**Task to complete:** Return every line of the listing that includes the string "youngest".

Excerpted data START

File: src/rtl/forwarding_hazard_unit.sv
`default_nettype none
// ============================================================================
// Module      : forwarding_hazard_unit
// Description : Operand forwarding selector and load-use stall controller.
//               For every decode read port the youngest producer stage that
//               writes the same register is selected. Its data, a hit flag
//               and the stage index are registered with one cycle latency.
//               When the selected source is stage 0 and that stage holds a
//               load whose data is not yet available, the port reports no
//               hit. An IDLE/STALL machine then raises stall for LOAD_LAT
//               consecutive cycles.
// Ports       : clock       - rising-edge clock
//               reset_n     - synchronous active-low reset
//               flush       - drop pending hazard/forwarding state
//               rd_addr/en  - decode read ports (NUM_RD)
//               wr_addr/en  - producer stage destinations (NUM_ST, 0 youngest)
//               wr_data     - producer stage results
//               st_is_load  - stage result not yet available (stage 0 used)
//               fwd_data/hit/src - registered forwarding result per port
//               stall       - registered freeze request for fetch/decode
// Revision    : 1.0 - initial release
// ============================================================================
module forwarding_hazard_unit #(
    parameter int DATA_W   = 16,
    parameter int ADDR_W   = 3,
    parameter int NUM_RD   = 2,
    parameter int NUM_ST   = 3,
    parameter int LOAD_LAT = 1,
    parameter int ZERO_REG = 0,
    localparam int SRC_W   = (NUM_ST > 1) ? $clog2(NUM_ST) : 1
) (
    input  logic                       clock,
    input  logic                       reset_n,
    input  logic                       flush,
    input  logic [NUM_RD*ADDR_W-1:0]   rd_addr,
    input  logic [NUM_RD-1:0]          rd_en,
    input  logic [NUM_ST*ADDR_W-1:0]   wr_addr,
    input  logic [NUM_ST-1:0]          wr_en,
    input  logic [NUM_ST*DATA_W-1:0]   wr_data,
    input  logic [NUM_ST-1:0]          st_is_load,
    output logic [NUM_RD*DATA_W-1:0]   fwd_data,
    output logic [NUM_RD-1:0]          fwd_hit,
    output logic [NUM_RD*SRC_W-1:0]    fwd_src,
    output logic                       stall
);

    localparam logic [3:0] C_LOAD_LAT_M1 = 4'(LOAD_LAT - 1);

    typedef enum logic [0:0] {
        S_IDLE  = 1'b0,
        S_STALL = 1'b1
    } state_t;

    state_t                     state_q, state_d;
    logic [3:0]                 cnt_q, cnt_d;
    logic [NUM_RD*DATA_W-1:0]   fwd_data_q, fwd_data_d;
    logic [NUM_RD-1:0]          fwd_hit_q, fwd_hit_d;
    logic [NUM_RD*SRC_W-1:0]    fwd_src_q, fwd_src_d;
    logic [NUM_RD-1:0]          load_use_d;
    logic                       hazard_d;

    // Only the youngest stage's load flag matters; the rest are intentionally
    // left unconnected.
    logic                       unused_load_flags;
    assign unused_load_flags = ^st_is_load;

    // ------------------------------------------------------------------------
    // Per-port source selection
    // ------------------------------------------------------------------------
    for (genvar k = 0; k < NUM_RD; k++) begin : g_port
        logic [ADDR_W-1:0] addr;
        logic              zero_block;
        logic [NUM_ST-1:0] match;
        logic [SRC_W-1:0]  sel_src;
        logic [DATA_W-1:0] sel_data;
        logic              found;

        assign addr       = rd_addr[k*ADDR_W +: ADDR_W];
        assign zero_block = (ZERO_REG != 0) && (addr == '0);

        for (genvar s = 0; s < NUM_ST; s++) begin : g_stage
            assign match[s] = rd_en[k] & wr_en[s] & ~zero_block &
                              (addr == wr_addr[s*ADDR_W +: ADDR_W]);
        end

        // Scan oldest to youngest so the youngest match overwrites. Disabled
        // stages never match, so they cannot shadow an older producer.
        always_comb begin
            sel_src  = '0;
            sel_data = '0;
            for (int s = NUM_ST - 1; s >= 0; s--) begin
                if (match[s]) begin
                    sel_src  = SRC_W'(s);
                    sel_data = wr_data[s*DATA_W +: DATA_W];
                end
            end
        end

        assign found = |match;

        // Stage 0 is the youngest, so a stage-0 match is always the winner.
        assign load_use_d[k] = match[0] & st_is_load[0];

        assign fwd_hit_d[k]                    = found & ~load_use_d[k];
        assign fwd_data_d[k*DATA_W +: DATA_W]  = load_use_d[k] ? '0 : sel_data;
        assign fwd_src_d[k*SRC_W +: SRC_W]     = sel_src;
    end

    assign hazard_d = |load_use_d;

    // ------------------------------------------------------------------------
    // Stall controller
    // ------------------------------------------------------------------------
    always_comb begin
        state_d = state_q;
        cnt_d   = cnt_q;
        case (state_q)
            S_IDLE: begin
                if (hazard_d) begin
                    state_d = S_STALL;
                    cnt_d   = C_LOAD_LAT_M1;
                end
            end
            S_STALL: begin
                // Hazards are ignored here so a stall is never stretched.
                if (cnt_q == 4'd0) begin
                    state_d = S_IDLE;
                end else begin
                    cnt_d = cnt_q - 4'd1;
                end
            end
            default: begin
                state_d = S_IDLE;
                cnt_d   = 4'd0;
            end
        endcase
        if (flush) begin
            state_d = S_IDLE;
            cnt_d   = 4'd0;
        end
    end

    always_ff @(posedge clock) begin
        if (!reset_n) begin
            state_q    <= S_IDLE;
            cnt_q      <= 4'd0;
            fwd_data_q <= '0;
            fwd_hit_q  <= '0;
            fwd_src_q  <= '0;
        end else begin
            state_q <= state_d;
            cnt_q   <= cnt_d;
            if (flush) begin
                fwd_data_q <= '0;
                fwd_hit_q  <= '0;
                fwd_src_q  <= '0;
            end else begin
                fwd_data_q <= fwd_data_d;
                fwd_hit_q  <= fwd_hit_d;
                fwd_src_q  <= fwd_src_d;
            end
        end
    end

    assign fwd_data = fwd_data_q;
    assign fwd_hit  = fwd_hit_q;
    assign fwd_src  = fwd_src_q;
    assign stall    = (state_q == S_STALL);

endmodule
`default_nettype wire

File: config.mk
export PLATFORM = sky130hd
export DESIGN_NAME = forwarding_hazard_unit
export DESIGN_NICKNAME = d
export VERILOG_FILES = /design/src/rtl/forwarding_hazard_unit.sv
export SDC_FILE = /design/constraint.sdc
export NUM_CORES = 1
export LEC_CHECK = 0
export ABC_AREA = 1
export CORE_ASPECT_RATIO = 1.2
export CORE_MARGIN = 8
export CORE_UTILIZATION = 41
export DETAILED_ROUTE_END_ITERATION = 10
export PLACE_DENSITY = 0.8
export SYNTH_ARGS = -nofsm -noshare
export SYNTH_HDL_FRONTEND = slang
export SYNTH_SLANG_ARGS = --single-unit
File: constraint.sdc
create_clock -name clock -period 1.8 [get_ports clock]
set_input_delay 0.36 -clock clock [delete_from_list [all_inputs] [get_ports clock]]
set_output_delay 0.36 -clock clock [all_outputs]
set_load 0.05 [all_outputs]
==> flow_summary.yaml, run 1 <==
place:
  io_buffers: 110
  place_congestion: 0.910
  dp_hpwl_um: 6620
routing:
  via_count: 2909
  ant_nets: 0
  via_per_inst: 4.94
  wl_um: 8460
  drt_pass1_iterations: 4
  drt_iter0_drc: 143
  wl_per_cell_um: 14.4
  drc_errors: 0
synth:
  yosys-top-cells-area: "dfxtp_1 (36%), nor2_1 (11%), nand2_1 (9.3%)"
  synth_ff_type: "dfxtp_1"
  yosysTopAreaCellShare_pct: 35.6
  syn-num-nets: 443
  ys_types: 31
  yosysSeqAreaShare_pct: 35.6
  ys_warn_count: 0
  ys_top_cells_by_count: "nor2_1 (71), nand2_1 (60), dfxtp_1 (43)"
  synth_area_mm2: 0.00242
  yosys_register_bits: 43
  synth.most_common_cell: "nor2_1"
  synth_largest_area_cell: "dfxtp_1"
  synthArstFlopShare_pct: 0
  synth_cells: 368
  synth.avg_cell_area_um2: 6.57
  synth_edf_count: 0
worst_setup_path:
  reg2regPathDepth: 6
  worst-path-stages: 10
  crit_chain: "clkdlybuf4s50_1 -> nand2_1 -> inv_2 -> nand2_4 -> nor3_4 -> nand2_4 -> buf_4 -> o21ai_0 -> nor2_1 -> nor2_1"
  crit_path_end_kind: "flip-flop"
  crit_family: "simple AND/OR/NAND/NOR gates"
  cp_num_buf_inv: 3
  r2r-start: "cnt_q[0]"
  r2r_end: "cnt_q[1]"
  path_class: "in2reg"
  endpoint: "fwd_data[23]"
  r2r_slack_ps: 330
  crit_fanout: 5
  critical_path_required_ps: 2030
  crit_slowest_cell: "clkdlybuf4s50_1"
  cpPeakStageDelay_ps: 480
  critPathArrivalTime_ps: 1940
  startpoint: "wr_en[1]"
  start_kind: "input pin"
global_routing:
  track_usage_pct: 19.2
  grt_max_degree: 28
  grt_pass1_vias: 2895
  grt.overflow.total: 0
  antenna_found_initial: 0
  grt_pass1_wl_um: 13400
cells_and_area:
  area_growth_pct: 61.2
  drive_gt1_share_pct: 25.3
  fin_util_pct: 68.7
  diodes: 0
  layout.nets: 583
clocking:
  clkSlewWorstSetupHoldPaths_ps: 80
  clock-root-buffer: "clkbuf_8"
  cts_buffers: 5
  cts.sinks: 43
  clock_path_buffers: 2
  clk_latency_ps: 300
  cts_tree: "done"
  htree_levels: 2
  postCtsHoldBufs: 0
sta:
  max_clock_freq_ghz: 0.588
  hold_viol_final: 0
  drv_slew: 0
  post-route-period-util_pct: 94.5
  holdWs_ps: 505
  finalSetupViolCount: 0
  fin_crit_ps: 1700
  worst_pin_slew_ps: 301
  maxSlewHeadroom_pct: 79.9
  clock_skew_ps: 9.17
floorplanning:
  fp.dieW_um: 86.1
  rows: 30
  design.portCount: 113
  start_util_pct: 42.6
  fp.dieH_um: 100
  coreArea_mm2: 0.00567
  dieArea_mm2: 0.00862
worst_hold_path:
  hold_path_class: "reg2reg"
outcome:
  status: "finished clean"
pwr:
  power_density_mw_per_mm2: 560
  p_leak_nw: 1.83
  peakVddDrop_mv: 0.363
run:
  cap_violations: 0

Excerpted data END

**Completed exercise:**
//               For every decode read port the youngest producer stage that
//               wr_addr/en  - producer stage destinations (NUM_ST, 0 youngest)
    // Only the youngest stage's load flag matters; the rest are intentionally
        // Scan oldest to youngest so the youngest match overwrites. Disabled
        // Stage 0 is the youngest, so a stage-0 match is always the winner.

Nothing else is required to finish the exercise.